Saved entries

☆ ☆ ☆

This is an optimization exercise on Yosys and OpenROAD, whose aim is small area, not a production implementation.
Function was checked by simulation only, so behaviour that the tests miss may differ from the original.
Power figures rest on the tool's default switching activity, not on a simulated workload.

==> flow/config.mk <==
export PLATFORM = sky130hd
export DESIGN_NAME = printer_core
export DESIGN_NICKNAME = printer_core
export VERILOG_FILES = /design/flow/design.v
export SDC_FILE = /design/flow/constraint.sdc
export NUM_CORES = 4
export LEC_CHECK = 0
export CAP_MARGIN = 20
export CORE_MARGIN = 2
export CORE_UTILIZATION = 65
export CTS_CLUSTER_DIAMETER = 100
export CTS_CLUSTER_SIZE = 25
export SLEW_MARGIN = 20
==> flow/constraint.sdc <==
create_clock -name core_clock -period 10.0 [get_ports {clk}]
set_input_delay 2.0000 -clock core_clock [delete_from_list [all_inputs] [get_ports {clk}]]
set_output_delay 2.0000 -clock core_clock [all_outputs]
set_load 0.01 [all_outputs]
==> flow/design.v <==
module printer_core(
	input	wire			clk,
	input	wire			rst,
	input	wire	[9:0]	flags_out,
	input	wire	[9:0]	configuration_1,
	input	wire	[31:0]	stepper_1_speed,
	input	wire	[31:0]	stepper_2_speed,
	input	wire	[31:0]	stepper_3_speed,
	input	wire	[31:0]	stepper_4_speed,
	input	wire	[31:0]	stepper_1_steps_out,
	input	wire	[31:0]	stepper_2_steps_out,
	input	wire	[31:0]	stepper_3_steps_out,
	input	wire	[31:0]	stepper_4_steps_out,
	input	wire	[11:0]	temp_bed_bottom,
	input	wire	[11:0]	temp_bed_upper,
	input	wire	[11:0]	temp_e1_bottom,
	input	wire	[11:0]	temp_e1_upper,
	input	wire	[5:0]	endstop_raw,	 
	input	wire	[11:0]	temp_e1,
	input	wire	[11:0]	temp_bed,
	output	wire	[2:0]	flags_in,
	output	wire	[5:0]	end_stop,
	output	wire	[31:0]	stepper_1_steps_in,
	output	wire	[31:0]	stepper_2_steps_in,
	output	wire	[31:0]	stepper_3_steps_in,
	output	wire	[31:0]	stepper_4_steps_in,
	output	wire	[3:0]	step,
	output	wire	[3:0]	dir,
	output	wire	[3:0]	enable,
	output	wire			heater_bed,
	output	wire			heater_e1
);
	reg		[9:0]	flags_read;
	always @(posedge clk)
		if (rst)
			flags_read <= 10'd0;
		else
			flags_read <= flags_out;
	wire	[5:0]	es;
	endstop_filter ef1(.clk(clk), .rst(rst), .in(endstop_raw[0] ^ configuration_1[0]), .out(es[0]));
	endstop_filter ef2(.clk(clk), .rst(rst), .in(endstop_raw[1] ^ configuration_1[1]), .out(es[1]));
	endstop_filter ef3(.clk(clk), .rst(rst), .in(endstop_raw[2] ^ configuration_1[2]), .out(es[2]));
	endstop_filter ef4(.clk(clk), .rst(rst), .in(endstop_raw[3] ^ configuration_1[3]), .out(es[3]));
	endstop_filter ef5(.clk(clk), .rst(rst), .in(endstop_raw[4] ^ configuration_1[4]), .out(es[4]));
	endstop_filter ef6(.clk(clk), .rst(rst), .in(endstop_raw[5] ^ configuration_1[5]), .out(es[5]));
	assign end_stop = es;
	stepper_controller stepper_controller1(
		.clk(clk), .rst(rst),
		.stepper_step_in_1(stepper_1_steps_out), .stepper_speed_1(stepper_1_speed),
		.stepper_step_in_2(stepper_2_steps_out), .stepper_speed_2(stepper_2_speed),
		.stepper_step_in_3(stepper_3_steps_out), .stepper_speed_3(stepper_3_speed),
		.stepper_step_in_4(stepper_4_steps_out), .stepper_speed_4(stepper_4_speed),
		.negate(configuration_1[9:6]),
		.stepper_enable(flags_read[0]),
		.xmin(es[0]), .xmax(es[1]), .ymin(es[2]), .ymax(es[3]), .zmin(es[4]), .zmax(es[5]),
		.homex(flags_read[2]), .homey(flags_read[3]), .homez(flags_read[4]),
		.start_driving(flags_read[1]), .start_homing(flags_read[5]),
		.step(step), .dir(dir), .enable(enable),
		.steppers_driving(flags_in[0]),
		.stepper_step_out_1(stepper_1_steps_in),
		.stepper_step_out_2(stepper_2_steps_in),
		.stepper_step_out_3(stepper_3_steps_in),
		.stepper_step_out_4(stepper_4_steps_in));
	reg		[4:0]	samples;
	wire	[4:0]	samples_inc;
	ripple_inc #(5) samples_cnt(.a(samples), .en(!samples[4]), .y(samples_inc));
	always @(posedge clk)
		if (rst)
			samples <= 5'd0;
		else
			samples <= samples_inc;
	heater_control heater_bed_control(
		.clk(clk), .rst(rst), .full(samples[4]),
		.temp(temp_bed), .temp_bottom(temp_bed_bottom), .temp_upper(temp_bed_upper),
		.control(flags_read[7:6]), .enable_heater(heater_bed));
	heater_control heater_e1_control(
		.clk(clk), .rst(rst), .full(samples[4]),
		.temp(temp_e1), .temp_bottom(temp_e1_bottom), .temp_upper(temp_e1_upper),
		.control(flags_read[9:8]), .enable_heater(heater_e1));
	assign flags_in[1] = heater_bed;
	assign flags_in[2] = heater_e1;
endmodule
module ripple_inc #(parameter W = 32) (
	input	wire	[W-1:0]	a,
	input	wire			en,
	output	wire	[W-1:0]	y);
	wire	[W:0]	c;
	assign c[0] = en;
	genvar i;
	generate for (i = 0; i < W; i = i + 1) begin : g
		assign y[i] = a[i] ^ c[i];
		if (W > 20 && i == W / 2 - 1)
			assign c[i+1] = c[0] & (&a[i:0]);
		else
			assign c[i+1] = c[i] & a[i];
	end endgenerate
endmodule
module ripple_dec #(parameter W = 32) (
	input	wire	[W-1:0]	a,
	input	wire			en,
	output	wire	[W-1:0]	y);
	wire	[W:0]	c;
	assign c[0] = en;
	genvar i;
	generate for (i = 0; i < W; i = i + 1) begin : g
		assign y[i] = a[i] ^ c[i];
		assign c[i+1] = c[i] & !a[i];
	end endgenerate
endmodule
module ripple_updn #(parameter W = 32) (
	input	wire	[W-1:0]	a,
	input	wire			en,
	input	wire			down,
	output	wire	[W-1:0]	y);
	wire	[W:0]	c;
	assign c[0] = en;
	genvar i;
	generate for (i = 0; i < W; i = i + 1) begin : g
		assign y[i] = a[i] ^ c[i];
		assign c[i+1] = c[i] & (a[i] ^ down);
	end endgenerate
endmodule
module step_count(
	input	wire	[31:0]	q,
	input	wire	[31:0]	x,
	input	wire			load,
	input	wire			neg,
	input	wire			done,
	output	wire	[31:0]	q_next,
	output	wire			dir_next);
	wire	[31:0]	a = load ? x : q;
	wire	[32:0]	b;
	wire	[31:0]	t;
	assign b[0] = load ? neg : done;
	genvar i;
	generate for (i = 0; i < 32; i = i + 1) begin : g
		assign t[i] = a[i] ^ b[i];
		if (i == 15)
			assign b[16] = b[0] & !(|a[15:0]);
		else
			assign b[i+1] = b[i] & !a[i];
	end endgenerate
	wire	t31 = x[31] ^ (neg & !(|x[30:0]));
	assign q_next = t ^ {32{load & t31}};
	assign dir_next = t31 ^ neg;
endmodule
module ripple_cneg #(parameter W = 32) (
	input	wire	[W-1:0]	a,
	input	wire			neg,
	output	wire	[W-1:0]	y);
	wire	[W:0]	o;
	assign o[0] = 1'b0;
	genvar i;
	generate for (i = 0; i < W; i = i + 1) begin : g
		assign y[i] = a[i] ^ (neg & o[i]);
		assign o[i+1] = o[i] | a[i];
	end endgenerate
endmodule
module ripple_gt #(parameter W = 32) (
	input	wire	[W-1:0]	a,
	input	wire	[W-1:0]	b,
	output	wire			gt);
	wire	[W:0]	g;
	assign g[0] = 1'b0;
	genvar i;
	generate for (i = 0; i < W; i = i + 1) begin : g_
		assign g[i+1] = (a[i] & !b[i]) | (!(a[i] ^ b[i]) & g[i]);
	end endgenerate
	assign gt = g[W];
endmodule
module stepper_controller(
	input	wire			clk,
	input	wire			rst,
	input	wire	[31:0]	stepper_step_in_1,
	input	wire	[31:0]	stepper_speed_1,
	input	wire	[31:0]	stepper_step_in_2,
	input	wire	[31:0]	stepper_speed_2,
	input	wire	[31:0]	stepper_step_in_3,
	input	wire	[31:0]	stepper_speed_3,
	input	wire	[31:0]	stepper_step_in_4,
	input	wire	[31:0]	stepper_speed_4,
	input	wire	[3:0]	negate,
	input	wire			stepper_enable,
	input	wire			xmin,
	input	wire			xmax,
	input	wire			ymin,
	input	wire			ymax,
	input	wire			zmin,
	input	wire			zmax,
	input	wire			homex,
	input	wire			homey,
	input	wire			homez,
	input	wire			start_driving,
	input	wire			start_homing,
	output	wire	[3:0]	step,
	output	wire	[3:0]	dir,
	output	wire	[3:0]	enable,
	output	wire			steppers_driving,
	output	wire	[31:0]	stepper_step_out_1,
	output	wire	[31:0]	stepper_step_out_2,
	output	wire	[31:0]	stepper_step_out_3,
	output	wire	[31:0]	stepper_step_out_4);
	wire	[2:0]	step_h, dir_h;
	wire	[3:0]	step_d, dir_d;
	wire			driv_h, driv_xy, driv_z, driv_e;
	wire	drive = start_driving & !start_homing;
	wire	home  = start_homing & !start_driving;
	assign step = drive ? step_d : (home ? {1'b0, step_h} : 4'd0);
	assign dir  = drive ? dir_d  : (home ? {1'b0, dir_h}  : 4'd0);
	assign enable = {4{!stepper_enable}};
	assign steppers_driving = drive ? (driv_xy | driv_z | driv_e) : (home & driv_h);
	home_g28 home_blk(.clk(clk), .rst(rst),
		.stepper_speed_1(stepper_speed_1), .stepper_speed_2(stepper_speed_2), .stepper_speed_3(stepper_speed_3),
		.xmin(xmin), .ymin(ymin), .zmin(zmin),
		.homex(homex), .homey(homey), .homez(homez),
		.start_driving(start_homing),
		.step_signal(step_h), .dir(dir_h), .steppers_driving(driv_h));
	stepper_corexy_new corexy(.clk(clk), .rst(rst),
		.stepper_step_in_1(stepper_step_in_1), .negate_1(negate[0]), .stepper_speed_1(stepper_speed_1),
		.stepper_step_in_2(stepper_step_in_2), .negate_2(negate[1]), .stepper_speed_2(stepper_speed_2),
		.xmin(xmin), .xmax(xmax), .ymin(ymin), .ymax(ymax),
		.start_driving(start_driving),
		.step_signal_1(step_d[0]), .dir_1(dir_d[0]),
		.step_signal_2(step_d[1]), .dir_2(dir_d[1]),
		.steppers_driving(driv_xy),
		.stepper_step_out_1(stepper_step_out_1),
		.stepper_step_out_2(stepper_step_out_2));
	stepper_z z(.clk(clk), .rst(rst),
		.stepper_step_in(stepper_step_in_3), .negate(negate[2]), .stepper_speed(stepper_speed_3),
		.zmin(zmin), .zmax(zmax),
		.start_driving(start_driving),
		.step_signal(step_d[2]), .direction(dir_d[2]),
		.stepper_driving(driv_z), .stepper_step_out(stepper_step_out_3));
	stepper_extruder e1(.clk(clk), .rst(rst),
		.stepper_step_in(stepper_step_in_4), .negate(negate[3]), .stepper_speed(stepper_speed_4),
		.start_driving(start_driving),
		.step_signal(step_d[3]), .dir(dir_d[3]),
		.stepper_driving(driv_e), .stepper_step_out(stepper_step_out_4));
endmodule
module stepper_corexy_new(
	input	wire			clk,
	input	wire			rst,
	input	wire	[31:0]	stepper_step_in_1,
	input	wire			negate_1,
	input	wire	[31:0]	stepper_speed_1,
	input	wire	[31:0]	stepper_step_in_2,
	input	wire			negate_2,
	input	wire	[31:0]	stepper_speed_2,
	input	wire			xmin,
	input	wire			xmax,
	input	wire			ymin,
	input	wire			ymax,
	input	wire			start_driving,
	output	wire			step_signal_1,
	output	wire			dir_1,
	output	wire			step_signal_2,
	output	wire			dir_2,
	output	wire			steppers_driving,
	output	wire	[31:0]	stepper_step_out_1,
	output	wire	[31:0]	stepper_step_out_2);
	reg		[31:0]	q_1, q_2;		 
	reg		[31:0]	c_1, c_2;
	reg		[31:0]	speed_1, speed_2;
	reg				signal_1, signal_2;
	reg				driving_1, driving_2;
	reg				direction_1, direction_2;
	wire	[31:0]	r_1 = q_1 ^ {32{direction_1}};
	wire	[31:0]	r_2 = q_2 ^ {32{direction_2}};
	reg				f;
	reg				x_minus, x_plus, y_minus, y_plus;	 
	assign steppers_driving = driving_1 | driving_2;
	assign step_signal_1 = signal_1;
	assign step_signal_2 = signal_2;
	assign dir_1 = direction_1;
	assign dir_2 = direction_2;
	assign stepper_step_out_1 = r_1;
	assign stepper_step_out_2 = r_2;
	wire	nz_in_1 = |stepper_step_in_1[30:0];
	wire	nz_in_2 = |stepper_step_in_2[30:0];
	wire	load = !driving_1 & !driving_2 & !f & start_driving & (nz_in_1 | nz_in_2);
	wire	[30:0]	a_1 = stepper_step_in_1[30:0];
	wire	[30:0]	a_2 = stepper_step_in_2[30:0];
	wire	b_1 = stepper_step_in_1[31] & nz_in_1;
	wire	b_2 = stepper_step_in_2[31] & nz_in_2;
	wire	d_1 = stepper_step_in_1[31] ^ (negate_1 & nz_in_1);
	wire	d_2 = stepper_step_in_2[31] ^ (negate_2 & nz_in_2);
	wire	same = (b_1 == b_2);
	wire	[30:0]	p = a_2 ^ {31{same}};
	wire	[30:0]	h = a_1 ^ p;
	wire	[31:0]	g;
	assign g[0] = same;
	genvar i;
	generate for (i = 0; i < 31; i = i + 1) begin : cmp
		assign g[i+1] = (a_1[i] & p[i]) | (h[i] & g[i]);
	end endgenerate
	wire	[30:0]	k = {a_1[29:0] | p[29:0], same};
	wire	eq = &(h ~^ k);
	wire	[31:0]	carry = g;
	wire	gt = b_1 ? !carry[31] : (carry[31] & !eq);
	wire	s_plus  = d_1 ? (!gt & !eq) : gt;
	wire	s_minus = d_1 ? gt : (!gt & !eq);
	wire	s_on_y = (d_1 == d_2);
	wire	ok = ((xmin & !x_minus) | (xmax & !x_plus) | (!xmin & !xmax)) &
				 ((ymin & !y_minus) | (ymax & !y_plus) | (!ymin & !ymax));
	wire	[31:0]	c_1_inc, c_2_inc;
	ripple_inc #(32) c_1_cnt(.a(c_1), .en(1'b1), .y(c_1_inc));
	ripple_inc #(32) c_2_cnt(.a(c_2), .en(1'b1), .y(c_2_inc));
	wire	due_1 = (c_1 == speed_1);
	wire	due_2 = (c_2 == speed_2);
	wire	run_1 = ok & (|r_1[30:0]);
	wire	run_2 = ok & (|r_2[30:0]);
	wire	done_1 = driving_1 & signal_1 & (!run_1 | due_1) | !ok & signal_1;
	wire	done_2 = driving_2 & signal_2 & (!run_2 | due_2) | !ok & signal_2;
	wire	[31:0]	q_1_next, q_2_next;
	wire			dir_1_next, dir_2_next;
	step_count r_1_cnt(.q(q_1), .x(stepper_step_in_1), .load(load), .neg(negate_1),
		.done(done_1), .q_next(q_1_next), .dir_next(dir_1_next));
	step_count r_2_cnt(.q(q_2), .x(stepper_step_in_2), .load(load), .neg(negate_2),
		.done(done_2), .q_next(q_2_next), .dir_next(dir_2_next));
	wire	active = driving_1 | driving_2;
	wire	clear_1 = active & !ok & !(|r_1[30:0]);
	wire	clear_2 = active & !ok & !(|r_2[30:0]);
	always @(posedge clk)
	begin
		c_1 <= (load | due_1) ? 32'd1 : c_1_inc;
		c_2 <= (load | due_2) ? 32'd1 : c_2_inc;
		if (load)
		begin
			speed_1 <= stepper_speed_1;
			speed_2 <= stepper_speed_2;
		end
		if (rst)
		begin
			q_1 <= 32'd0; q_2 <= 32'd0;
			signal_1 <= 1'b0; signal_2 <= 1'b0;
			driving_1 <= 1'b0; driving_2 <= 1'b0;
			direction_1 <= 1'b0; direction_2 <= 1'b0;
			f <= 1'b0;
			x_minus <= 1'b0; x_plus <= 1'b0; y_minus <= 1'b0; y_plus <= 1'b0;
		end
		else
		begin
			q_1 <= {clear_1 ? direction_1 : q_1_next[31], q_1_next[30:0]};
			q_2 <= {clear_2 ? direction_2 : q_2_next[31], q_2_next[30:0]};
			if (load)
			begin
				driving_1 <= nz_in_1;
				driving_2 <= nz_in_2;
				signal_1 <= nz_in_1;
				signal_2 <= nz_in_2;
				direction_1 <= dir_1_next;
				direction_2 <= dir_2_next;
				f <= 1'b1;
				x_plus  <= s_on_y ? !d_1 : s_plus;
				x_minus <= s_on_y ?  d_1 : s_minus;
				y_plus  <= s_on_y ? s_plus  : !d_1;
				y_minus <= s_on_y ? s_minus : d_1;
			end
			else if (active)
			begin
				if (driving_1)
				begin
					if (!run_1)
					begin
						signal_1 <= 1'b0;
						driving_1 <= 1'b0;
					end
					else if (due_1)
						signal_1 <= !signal_1;
				end
				if (driving_2)
				begin
					if (!run_2)
					begin
						signal_2 <= 1'b0;
						driving_2 <= 1'b0;
					end
					else if (due_2)
						signal_2 <= !signal_2;
				end
				if (!ok)
				begin
					signal_1 <= 1'b0; driving_1 <= 1'b0;
					signal_2 <= 1'b0; driving_2 <= 1'b0;
				end
			end
			if (!start_driving)
			begin
				f <= 1'b0;
				driving_1 <= 1'b0; driving_2 <= 1'b0;
				signal_1 <= 1'b0; signal_2 <= 1'b0;
			end
		end
	end
endmodule
module stepper_z(
	input	wire			clk,
	input	wire			rst,
	input	wire	[31:0]	stepper_step_in,
	input	wire			negate,
	input	wire	[31:0]	stepper_speed,
	input	wire			zmin,
	input	wire			zmax,
	input	wire			start_driving,
	output	wire			step_signal,
	output	wire			direction,
	output	wire			stepper_driving,
	output	wire	[31:0]	stepper_step_out);
	reg		[31:0]	q;
	reg				q_dir;
	wire	[31:0]	r = q ^ {32{q_dir}};
	reg		[31:0]	mi;		 
	reg				signal;
	reg				driving;
	reg				f;
	assign stepper_driving = driving;
	assign step_signal = signal;
	assign direction = r[31];
	assign stepper_step_out = r;
	wire	es_ok = (!zmin & !zmax) | (zmin & !r[31]) | (zmax & r[31]);
	wire	load = !driving & !f & start_driving & (|stepper_step_in[30:0]) & es_ok;
	wire	run = (|r[30:0]) & es_ok;	 
	wire	due = (mi == 32'hfffffffe);	 
	wire	done = driving & signal & (!run | due);
	wire	[31:0]	mi_inc, q_next;
	wire			dir_next;
	ripple_inc #(32) m_cnt(.a(mi), .en(1'b1), .y(mi_inc));
	step_count r_cnt(.q(q), .x(stepper_step_in), .load(load), .neg(negate),
		.done(done), .q_next(q_next), .dir_next(dir_next));
	always @(posedge clk)
	begin
		mi <= (load | due) ? ~stepper_speed : mi_inc;
		if (rst)
		begin
			q <= 32'd0; q_dir <= 1'b0; signal <= 1'b0; driving <= 1'b0; f <= 1'b0;
		end
		else
		begin
			q <= q_next;
			if (load)
				q_dir <= dir_next;
			if (load)
			begin
				driving <= 1'b1;
				signal <= 1'b1;
				f <= 1'b1;
			end
			else if (driving)
			begin
				if (run)
				begin
					if (due)
						signal <= !signal;
				end
				else
				begin
					signal <= 1'b0;
					driving <= 1'b0;
				end
			end
			if (!start_driving)
			begin
				f <= 1'b0;
				driving <= 1'b0;
				signal <= 1'b0;
			end
		end
	end
endmodule
module stepper_extruder(
	input	wire			clk,
	input	wire			rst,
	input	wire	[31:0]	stepper_step_in,
	input	wire			negate,
	input	wire	[31:0]	stepper_speed,
	input	wire			start_driving,
	output	wire			step_signal,
	output	wire			dir,
	output	wire			stepper_driving,
	output	wire	[31:0]	stepper_step_out);
	reg		[31:0]	q;
	reg				q_dir;
	wire	[31:0]	r = q ^ {32{q_dir}};
	reg		[31:0]	mi;		 
	reg				signal;
	reg				driving;
	reg				f;
	assign stepper_driving = driving;
	assign step_signal = signal;
	assign dir = r[31];
	assign stepper_step_out = r;
	wire	es_ok = 1'b1;
	wire	load = !driving & !f & start_driving & (|stepper_step_in[30:0]) & es_ok;
	wire	run = (|r[30:0]) & es_ok;	 
	wire	due = (mi == 32'hfffffffe);	 
	wire	done = driving & signal & (!run | due);
	wire	[31:0]	mi_inc, q_next;
	wire			dir_next;
	ripple_inc #(32) m_cnt(.a(mi), .en(1'b1), .y(mi_inc));
	step_count r_cnt(.q(q), .x(stepper_step_in), .load(load), .neg(negate),
		.done(done), .q_next(q_next), .dir_next(dir_next));
	always @(posedge clk)
	begin
		mi <= (load | due) ? ~stepper_speed : mi_inc;
		if (rst)
		begin
			q <= 32'd0; q_dir <= 1'b0; signal <= 1'b0; driving <= 1'b0; f <= 1'b0;
		end
		else
		begin
			q <= q_next;
			if (load)
				q_dir <= dir_next;
			if (load)
			begin
				driving <= 1'b1;
				signal <= 1'b1;
				f <= 1'b1;
			end
			else if (driving)
			begin
				if (run)
				begin
					if (due)
						signal <= !signal;
				end
				else
				begin
					signal <= 1'b0;
					driving <= 1'b0;
				end
			end
			if (!start_driving)
			begin
				f <= 1'b0;
				driving <= 1'b0;
				signal <= 1'b0;
			end
		end
	end
endmodule
module home_g28(
	input	wire			clk,
	input	wire			rst,
	input	wire	[31:0]	stepper_speed_1,
	input	wire	[31:0]	stepper_speed_2,
	input	wire	[31:0]	stepper_speed_3,
	input	wire			xmin,
	input	wire			ymin,
	input	wire			zmin,
	input	wire			homex,
	input	wire			homey,
	input	wire			homez,
	input	wire			start_driving,
	output	wire	[2:0]	step_signal,
	output	wire	[2:0]	dir,
	output	wire			steppers_driving);
	reg		[1:0]	f;
	reg				dir1, dir3;
	assign dir = {dir3, (f == 2'd1), dir1};
	assign steppers_driving = start_driving & (homex & !xmin | homey & !ymin | homez & !zmin);
	wire	both  = !xmin & !ymin & homex & homey;
	wire	xonly = !both & !xmin & homex;
	wire	yonly = !both & !xonly & !ymin & homey;
	wire	[1:0]	mode = xonly ? 2'd1 : (yonly ? 2'd2 : 2'd0);
	wire	active = both | xonly | yonly;
	wire	change = active & (f != mode);	 
	always @(posedge clk)
		if (rst)
		begin
			f <= 2'd0; dir1 <= 1'b0; dir3 <= 1'b0;
		end
		else if (start_driving)
		begin
			dir3 <= 1'b1;
			if (change)
			begin
				f <= mode;
				dir1 <= 1'b1;
			end
		end
	home_axis axis1(.clk(clk), .rst(rst), .speed(stepper_speed_1),
		.run(start_driving & active), .restart(change),
		.clear(start_driving & !active), .mute(1'b0), .signal(step_signal[0]));
	home_axis axis2(.clk(clk), .rst(rst), .speed(stepper_speed_2),
		.run(start_driving & (xonly | yonly)), .restart(change),
		.clear(start_driving & (!active | (both & change))),
		.mute(start_driving & both), .signal(step_signal[1]));
	home_axis axis3(.clk(clk), .rst(rst), .speed(stepper_speed_3),
		.run(start_driving & !zmin & homez), .restart(1'b0),
		.clear(start_driving & !(!zmin & homez)), .mute(1'b0), .signal(step_signal[2]));
endmodule
module home_axis(
	input	wire			clk,
	input	wire			rst,
	input	wire	[31:0]	speed,
	input	wire			run,
	input	wire			restart,
	input	wire			clear,
	input	wire			mute,
	output	reg				signal);
	reg		[31:0]	mi;
	reg		[30:0]	ni;
	reg				z;
	wire	reload = run & (restart | z | (&mi));
	wire	count = run & !reload;
	wire	n_zero = &ni;
	wire	[31:0]	mi_inc;
	wire	[30:0]	ni_inc;
	ripple_inc #(32) m_cnt(.a(mi), .en(count), .y(mi_inc));
	ripple_inc #(31) n_cnt(.a(ni), .en(count & !n_zero), .y(ni_inc));
	always @(posedge clk)
	begin
		mi <= reload ? ~speed : mi_inc;
		ni <= reload ? ~speed[31:1] : ni_inc;
		if (rst)
		begin
			z <= 1'b1; signal <= 1'b0;
		end
		else if (reload)
		begin
			z <= 1'b0; signal <= 1'b1;
		end
		else if (count)
		begin
			if (n_zero)
				signal <= 1'b0;
		end
		else if (clear)
		begin
			z <= 1'b1; signal <= 1'b0;
		end
		else if (mute)
			signal <= 1'b0;
	end
endmodule
module heater_control(
	input	wire			clk,
	input	wire			rst,
	input	wire			full,
	input	wire	[11:0]	temp,
	input	wire	[11:0]	temp_bottom,
	input	wire	[11:0]	temp_upper,
	input	wire	[1:0]	control,
	output	wire			enable_heater);
	reg en;
	reg f;
	wire [11:0] temp_filter;
	assign enable_heater = en;
	analog_filter filter_1(.clk(clk), .rst(rst), .full(full),
		.signal_in(temp), .signal_out(temp_filter));
	wire above, below;
	ripple_gt #(12) cmp_upper(.a(temp_filter), .b(temp_upper), .gt(above));
	ripple_gt #(12) cmp_bottom(.a(temp_bottom), .b(temp_filter), .gt(below));
	wire reached = !above;		 
	always @(posedge clk)
		if (rst)
		begin
			en <= 1'b0; f <= 1'b1;
		end
		else if (control[0])		 
		begin
			if (f)
			begin
				en <= !reached;
				f <= !reached;
			end
		end
		else
		begin
			f <= 1'b1;
			if (control[1])			 
			begin
				if (reached)
					en <= 1'b0;
				else if (!below)		 
					en <= 1'b1;
			end
			else
				en <= 1'b0;
		end
endmodule
module analog_filter(
	input	wire			clk,
	input	wire			rst,
	input	wire			full,
	input	wire	[11:0]	signal_in,
	output	wire	[11:0]	signal_out);
	reg		[191:0]	history;
	reg		[15:0]	sum;
	wire	[15:0]	x = sum;
	wire	[15:0]	y = {4'd0, signal_in};
	wire	[15:0]	z = {4'hf, ~(history[191:180] & {12{full}})};
	wire	[15:0]	s = x ^ y ^ z;
	wire	[16:0]	k = {(x & y) | (z & (x ^ y)), 1'b1};
	wire	[16:0]	c;
	wire	[15:0]	next;
	assign c[0] = 1'b0;
	genvar i;
	generate for (i = 0; i < 16; i = i + 1) begin : g
		assign next[i] = s[i] ^ k[i] ^ c[i];
		assign c[i+1] = (s[i] & k[i]) | (c[i] & (s[i] ^ k[i]));
	end endgenerate
	always @(posedge clk)
	begin
		history <= {history[179:0], signal_in};
		if (rst)
			sum <= 16'd0;
		else
			sum <= next;
	end
	assign signal_out = sum[15:4];
endmodule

☆ ☆ ☆

**Task to complete:**
The entries above hold the needed span. Transcribe exactly the lines from the one with "signal_1 <= !signal_1;" to the one with "signal_1 <= 1'b0; driving_1 <= 1'b0;", both included.

**Response to this exercise:**
						signal_1 <= !signal_1;
				end
				if (driving_2)
				begin
					if (!run_2)
					begin
						signal_2 <= 1'b0;
						driving_2 <= 1'b0;
					end
					else if (due_2)
						signal_2 <= !signal_2;
				end
				if (!ok)
				begin
					signal_1 <= 1'b0; driving_1 <= 1'b0;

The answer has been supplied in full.